1892 J. R. R. Tolkien, Lewis’s longtime friend, colleague, and fellow Inkling (a group of friends who meet regularly from about 1930 to 1963 to share writings, good conversation, and the odd pint), is born in Bloemfontein, South Africa.

4 O Taste and See

The Christian statement that only He who does the will of the Father will ever know the true doctrine is philosophically accurate. Imagination may help a little: but in the moral life, and (still more) in the devotional life we touch something concrete which will at once begin to correct the growing emptiness of our idea of God. One moment even of feeble contrition or blurred thankfulness will, at least in some degree, head us off from the abyss of abstraction. It is Reason herself which teaches us not to rely on Reason only in this matter. For Reason knows that she cannot work without materials.

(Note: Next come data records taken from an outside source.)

<file path="config.mk">
export PLATFORM = sky130hd
export DESIGN_NAME = event_frame_tx
export DESIGN_NICKNAME = d
export VERILOG_FILES = /design/src/shared/txf_pkg.sv /design/src/rtl/event_frame_tx.sv /design/src/rtl/serial_tx.sv /design/src/rtl/serial_rx.sv
export SDC_FILE = /design/constraint.sdc
export NUM_CORES = 2
export LEC_CHECK = 0
export BUFFER_PORTS_ARGS = -buffer_cell sky130_fd_sc_hd__buf_2
export CAP_MARGIN = 15
export CELL_PAD_IN_SITES_DETAIL_PLACEMENT = 0
export CELL_PAD_IN_SITES_GLOBAL_PLACEMENT = 1
export CORE_UTILIZATION = 40
export DETAILED_ROUTE_END_ITERATION = 6
export PLACE_DENSITY_LB_ADDON = 0.1
export SYNTH_ARGS = -nofsm -noshare
export SYNTH_HDL_FRONTEND = slang
export SYNTH_SLANG_ARGS = --single-unit
</file>
<file path="constraint.sdc">
create_clock -name I_CLK -period 34.7 [get_ports I_CLK]
set_clock_uncertainty 0.15 [all_clocks]
set_input_delay 8.675 -clock I_CLK [delete_from_list [all_inputs] [get_ports I_CLK]]
set_output_delay 8.675 -clock I_CLK [all_outputs]
set_load 0.02 [all_outputs]
</file>
<file path="src/shared/txf_pkg.sv">
`default_nettype none
package txf_pkg;
   // clock and serial timing
   localparam int          CLK_HZ           = 200_000_000;
   localparam int          BAUD_DEFAULT     = 56000;
   localparam logic [15:0] BAUD_DIV_RESET   = 16'(CLK_HZ / BAUD_DEFAULT);
   localparam int          RESP_TIMEOUT_MS  = 10;
   localparam int          RESP_TIMEOUT_CYC = CLK_HZ / 1000 * RESP_TIMEOUT_MS;
   localparam logic [3:0]  RETRY_RESET      = 4'h3;
   localparam logic [3:0]  UART_FRAME_BITS  = 4'hA;
   localparam logic [3:0]  UART_STOP_SLOT   = 4'h9;
   // register byte offsets
   localparam logic [7:0]  OFS_CTRL    = 8'h00;
   localparam logic [7:0]  OFS_PRE_LO  = 8'h04;
   localparam logic [7:0]  OFS_PRE_HI  = 8'h08;
   localparam logic [7:0]  OFS_DEL_LO  = 8'h0C;
   localparam logic [7:0]  OFS_DEL_HI  = 8'h10;
   localparam logic [7:0]  OFS_BAUD    = 8'h14;
   localparam logic [7:0]  OFS_TIMEOUT = 8'h18;
   localparam logic [7:0]  OFS_RETRY   = 8'h1C;
   localparam logic [7:0]  OFS_STATUS  = 8'h20;
   // fields and reset values
   localparam int          CTRL_ACK_EN  = 0;
   localparam int          CTRL_CRC_LSB = 1;
   localparam int          HI_CNT_LSB   = 8;
   localparam int          ST_OVF       = 4;
   localparam logic [1:0]  CTRL_RESET   = 2'h1;
   localparam logic [31:0] PRE_LO_RESET = 32'h0000_AAAA;
   localparam logic [31:0] DEL_LO_RESET = 32'h0000_0D0A;
   localparam logic [10:0] HI_RESET     = 11'h200;
   localparam logic [2:0]  FIX_MAX      = 3'h5;
   // frame content
   localparam logic [47:0] SIGNATURE  = 48'h4556_5453_5243; // arbitrary neutral value
   localparam logic [7:0]  ACK_CHAR   = 8'h06;
   localparam logic [7:0]  NAK_CHAR   = 8'h15;
   localparam logic [3:0]  ASCII_HI   = 4'h3;
   localparam logic [7:0]  ASCII_ZERO = 8'h30;
   localparam logic [15:0] CRC_POLY   = 16'hA001;
   localparam logic [15:0] CRC_INIT   = 16'h0000;
   localparam logic [4:0]  SIG_LEN    = 5'h06;
   localparam logic [4:0]  PAY_LEN    = 5'h1E;
   localparam logic [4:0]  CRC_LEN    = 5'h02;
   localparam int          QUEUE_DEPTH = 3;
   // queued event: time bcd, code bcd, alcohol bcd, alcohol flag, key flag, key serial
   localparam int EV_W = 122;
   localparam int EV_TIME = 74;
   localparam int EV_CODE = 66;
   localparam int EV_ALC  = 50;
   localparam int EV_HAS  = 49;
   localparam int EV_KEY  = 48;

   typedef enum logic [6:0] {
      ST_IDLE = 7'h01, ST_PRE = 7'h02, ST_SIG = 7'h04, ST_PAY = 7'h08,
      ST_CRC  = 7'h10, ST_DEL = 7'h20, ST_WAIT = 7'h40
   } frame_state_t;

   // reflected crc, one byte, lsb first
   function automatic logic [15:0] crc_byte(input logic [15:0] c, input logic [7:0] d);
      logic [15:0] r;
      r = c ^ {8'h00, d};
      for (int i = 0; i < 8; i++) r = r[0] ? ((r >> 1) ^ CRC_POLY) : (r >> 1);
      return r;
   endfunction : crc_byte

   // twelve bcd digits to twelve ascii characters
   function automatic logic [95:0] bcd_ascii(input logic [47:0] b);
      logic [95:0] a;
      for (int i = 0; i < 12; i++) a[8*i +: 8] = {ASCII_HI, b[4*i +: 4]};
      return a;
   endfunction : bcd_ascii
endpackage : txf_pkg
`default_nettype wire

</file>
<file path="src/rtl/event_frame_tx.sv">
`timescale 1ns/100ps
`default_nettype none
// Summary of operation
// frame order: preamble, signature, payload, crc, delimiter
// preamble zero to five bytes, reset two 0xAA
// six-character signature follows the preamble
// thirty-byte payload of five fields
// timestamp digits hhmmssyymmdd from own clock
// event code as two ascii digits
// sample events carry four-digit alcohol reading
// no reading gives four ascii zeros
// key serial, or six ascii zeros
// crc-16 over payload bytes only
// zero init, reflected, high byte first default
// delimiter zero to five bytes, reset 0x0A 0x0D
// handshake can be switched off
// receiver acknowledges every frame
// ack ends the frame for good
// receiver sends nak on reception error
// nak resends the frame at once
// resends per frame are bounded
// timeout resends, then discards at limit
// timeout and retry count are configurable
// queue holds three pending events
// queued events wait for current handshake
// 8N1 serial, no flow control, 56000 default
module event_frame_tx
   import txf_pkg::*;
#(
   parameter int         TIMEOUT_CYC = txf_pkg::RESP_TIMEOUT_CYC,
   parameter logic [3:0] RETRY_DEF   = txf_pkg::RETRY_RESET
) (
   // clock and reset
   input  wire logic        I_CLK,
   input  wire logic        I_RESET,
   // apb slave
   input  wire logic        I_PSEL,
   input  wire logic        I_PENABLE,
   input  wire logic        I_PWRITE,
   input  wire logic [7:0]  I_PADDR,
   input  wire logic [31:0] I_PWDATA,
   output logic [31:0]      O_PRDATA,
   output logic             O_PREADY,
   output logic             O_PSLVERR,
   // event source
   input  wire logic        I_EVT_STROBE,
   input  wire logic [7:0]  I_EVT_CODE,
   input  wire logic [15:0] I_EVT_ALC,
   input  wire logic        I_EVT_HAS_ALC,
   input  wire logic        I_KEY_PRESENT,
   input  wire logic [47:0] I_KEY_SERIAL,
   input  wire logic [47:0] I_TIME,
   input  wire logic [47:0] I_UNIT_SERIAL,
   output logic             O_QUEUE_FULL,
   // serial link
   input  wire logic        I_RXD,
   output logic             O_TXD
);
   // configuration and counters
   logic [1:0]   ctrl;
   logic [31:0]  pre_lo, del_lo, timeout;
   logic [10:0]  pre_hi, del_hi;
   logic [15:0]  baud;
   logic [3:0]   retry;
   logic         overflow;
   logic [7:0]   delivered, discarded;
   // frame engine
   frame_state_t state, next_state;
   logic [4:0]   idx;
   logic [15:0]  crc;
   logic [EV_W-1:0] cur;
   logic [3:0]   tries, lim;
   logic         ack_cur, lsb_cur;
   logic [2:0]   pre_n, del_n;
   logic [31:0]  timer;
   // queue
   logic [EV_W-1:0] q [QUEUE_DEPTH];
   logic [1:0]   qcnt;

   function automatic logic [2:0] clamp5(input logic [2:0] n);
      return (n > FIX_MAX) ? FIX_MAX : n;
   endfunction : clamp5

   function automatic logic [7:0] fix_byte(input logic [31:0] lo, input logic [10:0] hi, input logic [4:0] i);
      return (i == 5'h04) ? hi[7:0] : lo[8*i[1:0] +: 8];
   endfunction : fix_byte

   // apb decode; zero wait states, so the access phase always completes
   wire wr_en   = I_PSEL && I_PENABLE && I_PWRITE;
   wire addr_ok = (I_PADDR[1:0] == 2'h0) && (I_PADDR <= OFS_STATUS);
   assign O_PREADY  = 1'b1;
   assign O_PSLVERR = I_PSEL && I_PENABLE && !addr_ok;

   wire [31:0] status = {8'h00, discarded, delivered, 3'h0, overflow, 1'b0, qcnt, state != ST_IDLE};
   wire [31:0] rd_mux =
      (I_PADDR == OFS_CTRL)    ? {30'h0, ctrl} :
      (I_PADDR == OFS_PRE_LO)  ? pre_lo :
      (I_PADDR == OFS_PRE_HI)  ? {21'h0, pre_hi} :
      (I_PADDR == OFS_DEL_LO)  ? del_lo :
      (I_PADDR == OFS_DEL_HI)  ? {21'h0, del_hi} :
      (I_PADDR == OFS_BAUD)    ? {16'h0, baud} :
      (I_PADDR == OFS_TIMEOUT) ? timeout :
      (I_PADDR == OFS_RETRY)   ? {28'h0, retry} :
      (I_PADDR == OFS_STATUS)  ? status : 32'h0;

   // read data is captured in the setup phase so it leaves a flop
   always_ff @(posedge I_CLK or posedge I_RESET) begin
      if (I_RESET) O_PRDATA <= 32'h0;
      else if (I_PSEL && !I_PENABLE && !I_PWRITE) O_PRDATA <= rd_mux;
   end

   // configuration registers
   always_ff @(posedge I_CLK or posedge I_RESET) begin
      if (I_RESET) begin
         ctrl    <= CTRL_RESET;
         pre_lo  <= PRE_LO_RESET;
         pre_hi  <= HI_RESET;
         del_lo  <= DEL_LO_RESET;
         del_hi  <= HI_RESET;
         baud    <= BAUD_DIV_RESET;
         timeout <= 32'(TIMEOUT_CYC);
         retry   <= RETRY_DEF;
      end else if (wr_en) begin
         if (I_PADDR == OFS_CTRL)    ctrl    <= I_PWDATA[1:0];
         if (I_PADDR == OFS_PRE_LO)  pre_lo  <= I_PWDATA;
         if (I_PADDR == OFS_PRE_HI)  pre_hi  <= I_PWDATA[10:0];
         if (I_PADDR == OFS_DEL_LO)  del_lo  <= I_PWDATA;
         if (I_PADDR == OFS_DEL_HI)  del_hi  <= I_PWDATA[10:0];
         if (I_PADDR == OFS_BAUD)    baud    <= I_PWDATA[15:0];
         if (I_PADDR == OFS_TIMEOUT) timeout <= I_PWDATA;
         if (I_PADDR == OFS_RETRY)   retry   <= I_PWDATA[3:0];
      end
   end

   // event queue; a new event is only popped once the engine is idle
   wire             pop    = (state == ST_IDLE) && (qcnt != 2'h0);
   wire             q_full = (qcnt == 2'(QUEUE_DEPTH));
   wire             push   = I_EVT_STROBE && (!q_full || pop);
   wire [1:0]       wr_idx = qcnt - {1'b0, pop};
   wire [EV_W-1:0]  new_ev = {I_TIME, I_EVT_CODE, I_EVT_ALC, I_EVT_HAS_ALC, I_KEY_PRESENT, I_KEY_SERIAL};
   assign O_QUEUE_FULL = q_full;

   always_ff @(posedge I_CLK or posedge I_RESET) begin
      if (I_RESET) begin
         for (int i = 0; i < QUEUE_DEPTH; i++) q[i] <= '0;
         qcnt <= 2'h0;
      end else begin
         for (int i = 0; i < QUEUE_DEPTH; i++) begin
            if (push && wr_idx == 2'(i)) q[i] <= new_ev;
            else if (pop) q[i] <= q[(i + 1) % QUEUE_DEPTH];
         end
         qcnt <= qcnt + {1'b0, push} - {1'b0, pop};
      end
   end

   // overflow is sticky, write one to clear; a new loss wins over the clear
   always_ff @(posedge I_CLK or posedge I_RESET) begin
      if (I_RESET) overflow <= 1'b0;
      else overflow <= (I_EVT_STROBE && !push) ||
                       (overflow && !(wr_en && I_PADDR == OFS_STATUS && I_PWDATA[ST_OVF]));
   end

   // payload image of the current event
   wire [47:0]  alc_code = {24'h0, cur[EV_CODE +: 8], cur[EV_HAS] ? cur[EV_ALC +: 16] : 16'h0};
   wire [95:0]  time_a   = bcd_ascii(cur[EV_TIME +: 48]);
   wire [95:0]  ac_a     = bcd_ascii(alc_code);
   wire [47:0]  key_a    = cur[EV_KEY] ? cur[47:0] : {6{ASCII_ZERO}};
   wire [239:0] payload  = {I_UNIT_SERIAL, time_a, ac_a[47:0], key_a};

   // byte selection per section
   wire [7:0] pre_b = fix_byte(pre_lo, pre_hi, idx);
   wire [7:0] del_b = fix_byte(del_lo, del_hi, idx);
   wire [7:0] sig_b = SIGNATURE[8*(SIG_LEN - 5'h01 - idx) +: 8];
   wire [7:0] pay_b = payload[8*(PAY_LEN - 5'h01 - idx) +: 8];
   wire [7:0] crc_b = ((idx == 5'h00) ^ lsb_cur) ? crc[15:8] : crc[7:0];
   wire       tx_valid = (state != ST_IDLE) && (state != ST_WAIT);
   wire       tx_ready;
   wire [7:0] tx_data =
      (state == ST_PRE) ? pre_b :
      (state == ST_SIG) ? sig_b :
      (state == ST_PAY) ? pay_b :
      (state == ST_CRC) ? crc_b : del_b;
   wire [4:0] sec_len =
      (state == ST_PRE) ? {2'h0, pre_n} :
      (state == ST_SIG) ? SIG_LEN :
      (state == ST_PAY) ? PAY_LEN :
      (state == ST_CRC) ? CRC_LEN : {2'h0, del_n};
   wire       take = tx_valid && tx_ready;
   wire       last = take && (idx == sec_len - 5'h01);

   // reply decode
   wire       rx_valid;
   wire [7:0] rx_data;
   wire       got_ack  = (state == ST_WAIT) && rx_valid && (rx_data == ACK_CHAR);
   wire       got_nak  = (state == ST_WAIT) && rx_valid && (rx_data == NAK_CHAR);
   wire       timed_out = (state == ST_WAIT) && (timer >= timeout);
   wire       again    = (got_nak || (timed_out && !got_ack)) && (tries < lim);
   wire       give_up  = (got_nak || (timed_out && !got_ack)) && (tries >= lim);
   wire       restart  = pop || again;
   frame_state_t first_st, end_st;
   assign first_st = (pop ? clamp5(pre_hi[HI_CNT_LSB +: 3]) : pre_n) != 3'h0 ? ST_PRE : ST_SIG;
   assign end_st   = ack_cur ? ST_WAIT : ST_IDLE;

   // section sequencing
   always_comb begin
      next_state = state;
      case (state)
         ST_IDLE: if (pop) next_state = first_st;
         ST_PRE:  if (last) next_state = ST_SIG;
         ST_SIG:  if (last) next_state = ST_PAY;
         ST_PAY:  if (last) next_state = ST_CRC;
         ST_CRC:  if (last) next_state = (del_n != 3'h0) ? ST_DEL : end_st;
         ST_DEL:  if (last) next_state = end_st;
         ST_WAIT: begin
            if (got_ack) next_state = ST_IDLE;
            else if (again) next_state = first_st;
            else if (give_up) next_state = ST_IDLE;
         end
         default: next_state = ST_IDLE;
      endcase
   end

   always_ff @(posedge I_CLK or posedge I_RESET) begin
      if (I_RESET) state <= ST_IDLE;
      else state <= next_state;
   end

   // index, crc and timer; crc restarts on every resend
   always_ff @(posedge I_CLK or posedge I_RESET) begin
      if (I_RESET) begin
         idx   <= 5'h00;
         crc   <= CRC_INIT;
         timer <= 32'h0;
      end else begin
         idx   <= (restart || last) ? 5'h00 : (take ? idx + 5'h01 : idx);
         timer <= (state == ST_WAIT) ? timer + 32'h1 : 32'h0;
         if (restart) crc <= CRC_INIT;
         else if (take && state == ST_PAY) crc <= crc_byte(crc, pay_b);
      end
   end

   // frame context is latched at pop so writes to ctrl, retry and the byte counts cannot tear a frame; byte values and baud are read live
   always_ff @(posedge I_CLK or posedge I_RESET) begin
      if (I_RESET) begin
         cur     <= '0;
         tries   <= 4'h0;
         lim     <= 4'h0;
         ack_cur <= 1'b0;
         lsb_cur <= 1'b0;
         pre_n   <= 3'h0;
         del_n   <= 3'h0;
      end else if (pop) begin
         cur     <= q[0];
         tries   <= 4'h0;
         lim     <= retry;
         ack_cur <= ctrl[CTRL_ACK_EN];
         lsb_cur <= ctrl[CTRL_CRC_LSB];
         pre_n   <= clamp5(pre_hi[HI_CNT_LSB +: 3]);
         del_n   <= clamp5(del_hi[HI_CNT_LSB +: 3]);
      end else if (again) begin
         tries <= tries + 4'h1;
      end
   end

   // outcome counters, wrapping
   always_ff @(posedge I_CLK or posedge I_RESET) begin
      if (I_RESET) begin
         delivered <= 8'h00;
         discarded <= 8'h00;
      end else begin
         delivered <= delivered + {7'h0, got_ack};
         discarded <= discarded + {7'h0, give_up && !got_ack};
      end
   end

   serial_tx u_tx (
      .i_clk   (I_CLK),
      .i_reset (I_RESET),
      .i_div   (baud),
      .i_valid (tx_valid),
      .i_data  (tx_data),
      .o_ready (tx_ready),
      .o_txd   (O_TXD)
   );

   serial_rx u_rx (
      .i_clk   (I_CLK),
      .i_reset (I_RESET),
      .i_rxd   (I_RXD),
      .i_div   (baud),
      .o_valid (rx_valid),
      .o_data  (rx_data)
   );
endmodule : event_frame_tx
`default_nettype wire

</file>
<file path="src/rtl/serial_tx.sv">
`timescale 1ns/100ps
`default_nettype none
module serial_tx
   import txf_pkg::*;
(
   // clock and reset
   input  wire logic        i_clk,
   input  wire logic        i_reset,
   // byte stream in
   input  wire logic [15:0] i_div,
   input  wire logic        i_valid,
   input  wire logic [7:0]  i_data,
   output logic             o_ready,
   // line
   output logic             o_txd
);
   logic [9:0]  shift;
   logic [3:0]  bits;
   logic [15:0] cnt;

   assign o_ready = (bits == 4'h0);
   assign o_txd   = shift[0];

   // start bit, eight data bits lsb first, one stop bit; idle shifts in ones
   always_ff @(posedge i_clk or posedge i_reset) begin
      if (i_reset) begin
         shift <= 10'h3FF;
         bits  <= 4'h0;
         cnt   <= 16'h0000;
      end else if (bits == 4'h0) begin
         if (i_valid) begin
            shift <= {1'b1, i_data, 1'b0};
            bits  <= UART_FRAME_BITS;
            cnt   <= i_div - 16'h0001;
         end
      end else if (cnt == 16'h0000) begin
         shift <= {1'b1, shift[9:1]};
         bits  <= bits - 4'h1;
         cnt   <= i_div - 16'h0001;
      end else begin
         cnt <= cnt - 16'h0001;
      end
   end
endmodule : serial_tx
`default_nettype wire

</file>
<file path="src/rtl/serial_rx.sv">
`timescale 1ns/100ps
`default_nettype none
module serial_rx
   import txf_pkg::*;
(
   // clock and reset
   input  wire logic        i_clk,
   input  wire logic        i_reset,
   // line and rate
   input  wire logic        i_rxd,
   input  wire logic [15:0] i_div,
   // received byte
   output logic             o_valid,
   output logic [7:0]       o_data
);
   logic        s1, s2, s3, line;
   logic        busy;
   logic [3:0]  bitn;
   logic [15:0] cnt;

   // three-stage sync; a level counts once the last two agree
   always_ff @(posedge i_clk or posedge i_reset) begin
      if (i_reset) begin
         {s1, s2, s3, line} <= 4'hF;
      end else begin
         s1   <= i_rxd;
         s2   <= s1;
         s3   <= s2;
         line <= (s2 == s3) ? s3 : line;
      end
   end

   // sample mid-bit; a framing error drops the byte
   always_ff @(posedge i_clk or posedge i_reset) begin
      if (i_reset) begin
         busy    <= 1'b0;
         bitn    <= 4'h0;
         cnt     <= 16'h0000;
         o_valid <= 1'b0;
         o_data  <= 8'h00;
      end else begin
         o_valid <= 1'b0;
         if (!busy) begin
            busy <= !line;
            bitn <= 4'h0;
            cnt  <= i_div >> 1;
         end else if (cnt != 16'h0000) begin
            cnt <= cnt - 16'h0001;
         end else begin
            cnt  <= i_div - 16'h0001;
            bitn <= bitn + 4'h1;
            if (bitn == 4'h0 && line) busy <= 1'b0; // glitch, not a start
            else if (bitn == UART_STOP_SLOT) begin
               busy    <= 1'b0;
               o_valid <= line;
            end else if (bitn != 4'h0) o_data <= {line, o_data[7:1]};
         end
      end
   end
endmodule : serial_rx
`default_nettype wire

</file>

When it becomes clear that you cannot find out by reasoning whether the cat is in the linen-cupboard, it is Reason herself who whispers, ‘Go and look. This is not my job: it is a matter for the senses’. So here. The materials for correcting our abstract conception of God cannot be supplied by Reason: she will be the first to tell you to go and try experience—‘Oh, taste and see!’ For of course she will have already pointed out that your present position is absurd. As long as we remain Erudite Limpets we are forgetting that if no one had ever seen more of God than we, we should have no reason even to believe Him immaterial, immutable, impassible and all the rest of it. Even that negative knowledge which seems to us so enlightened is only a relic left over from the positive knowledge of better men—only the pattern which that heavenly wave left on the sand when it retreated.

—from Miracles

5 Enemies of Goodness

It is no use either saying that if there is a God of that sort—an impersonal absolute goodness—then you do not like Him and are not going to bother about Him. For the trouble is that one part of you is on His side and really agrees with his disapproval of human greed and trickery and exploitation. You may want Him to make an exception in your own case, to let you off this one time; but you know at bottom that unless the power behind the world really and unalterably detests that sort of behaviour, then He cannot be good. On the other hand, we know that if there does exist an absolute goodness it must hate most of what we do. This is the terrible fix we are in. If the universe is not governed by an absolute goodness, then all our efforts are in the long run hopeless. But if it is, then we are making ourselves enemies to that goodness every day, and are not in the least likely to do any better tomorrow, and so our case is hopeless again. We cannot do without it, and we cannot do with it. God is the only comfort, He is also the supreme terror: the thing we most need and the thing we most want to hide from. He is our only possible ally, and we have made ourselves His enemies. Some people talk as if meeting the gaze of absolute goodness would be fun. They need to think again. They are still only playing with religion. Goodness is either the great safety or the great danger—according to the way you react to it. And we have reacted the wrong way.